▶ TASK BRIEF
Whenever a line in the records below contains "path", pick it out.

(Records from a dataset)
#####
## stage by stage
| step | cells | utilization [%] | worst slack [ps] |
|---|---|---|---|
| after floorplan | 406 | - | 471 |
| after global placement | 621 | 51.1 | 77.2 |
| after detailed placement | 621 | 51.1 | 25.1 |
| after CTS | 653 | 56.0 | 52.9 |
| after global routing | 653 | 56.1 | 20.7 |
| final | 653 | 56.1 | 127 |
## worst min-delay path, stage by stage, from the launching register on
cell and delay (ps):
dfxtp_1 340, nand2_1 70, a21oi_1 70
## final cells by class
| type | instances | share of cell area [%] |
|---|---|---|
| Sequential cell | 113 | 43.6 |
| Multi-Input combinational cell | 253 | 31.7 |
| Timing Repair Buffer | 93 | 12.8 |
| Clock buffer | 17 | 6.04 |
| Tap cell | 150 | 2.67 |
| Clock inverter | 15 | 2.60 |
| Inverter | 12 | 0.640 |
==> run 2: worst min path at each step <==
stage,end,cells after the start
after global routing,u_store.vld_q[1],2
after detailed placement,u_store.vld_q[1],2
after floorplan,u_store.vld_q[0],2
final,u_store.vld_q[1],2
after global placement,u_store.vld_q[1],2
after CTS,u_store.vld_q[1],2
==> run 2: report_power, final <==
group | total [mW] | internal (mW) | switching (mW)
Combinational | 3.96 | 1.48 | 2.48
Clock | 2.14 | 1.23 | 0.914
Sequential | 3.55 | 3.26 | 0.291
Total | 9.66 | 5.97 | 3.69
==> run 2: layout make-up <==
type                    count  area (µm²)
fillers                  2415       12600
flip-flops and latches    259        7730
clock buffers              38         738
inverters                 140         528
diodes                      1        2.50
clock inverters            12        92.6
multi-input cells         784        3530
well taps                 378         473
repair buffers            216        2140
**config.mk**
```make
export PLATFORM = sky130hd
export DESIGN_NAME = serial_rx_core
export DESIGN_NICKNAME = d
export VERILOG_FILES = /design/src/rtl/serial_rx_pkg.sv /design/src/rtl/rx_sync_chain.sv /design/src/rtl/rx_frame_fsm.sv /design/src/rtl/rx_hold_reg.sv /design/src/rtl/serial_rx_core.sv
export SDC_FILE = /design/constraint.sdc
export NUM_CORES = 1
export LEC_CHECK = 0
export ABC_CLOCK_PERIOD_IN_PS = 3900
export BUFFER_PORTS_ARGS = -buffer_cell sky130_fd_sc_hd__buf_2
export CAP_MARGIN = 20
export CORE_MARGIN = 3
export CORE_UTILIZATION = 45
export CTS_CLUSTER_SIZE = 24
export DETAILED_ROUTE_END_ITERATION = 8
export PLACE_DENSITY_LB_ADDON = 0.25
export SYNTH_ARGS = -nofsm -noshare
export SYNTH_HDL_FRONTEND = slang
export SYNTH_SLANG_ARGS = --single-unit
```
**constraint.sdc**
```tcl
create_clock -name clk -period 3.9 [get_ports clk]
set_input_delay 0.195 -clock clk [delete_from_list [all_inputs] [get_ports clk]]
set_output_delay 0.195 -clock clk [all_outputs]
set_load 0.05 [all_outputs]
```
#####
▶ EXERCISE RESPONSE
## worst min-delay path, stage by stage, from the launching register on
==> run 2: worst min path at each step <==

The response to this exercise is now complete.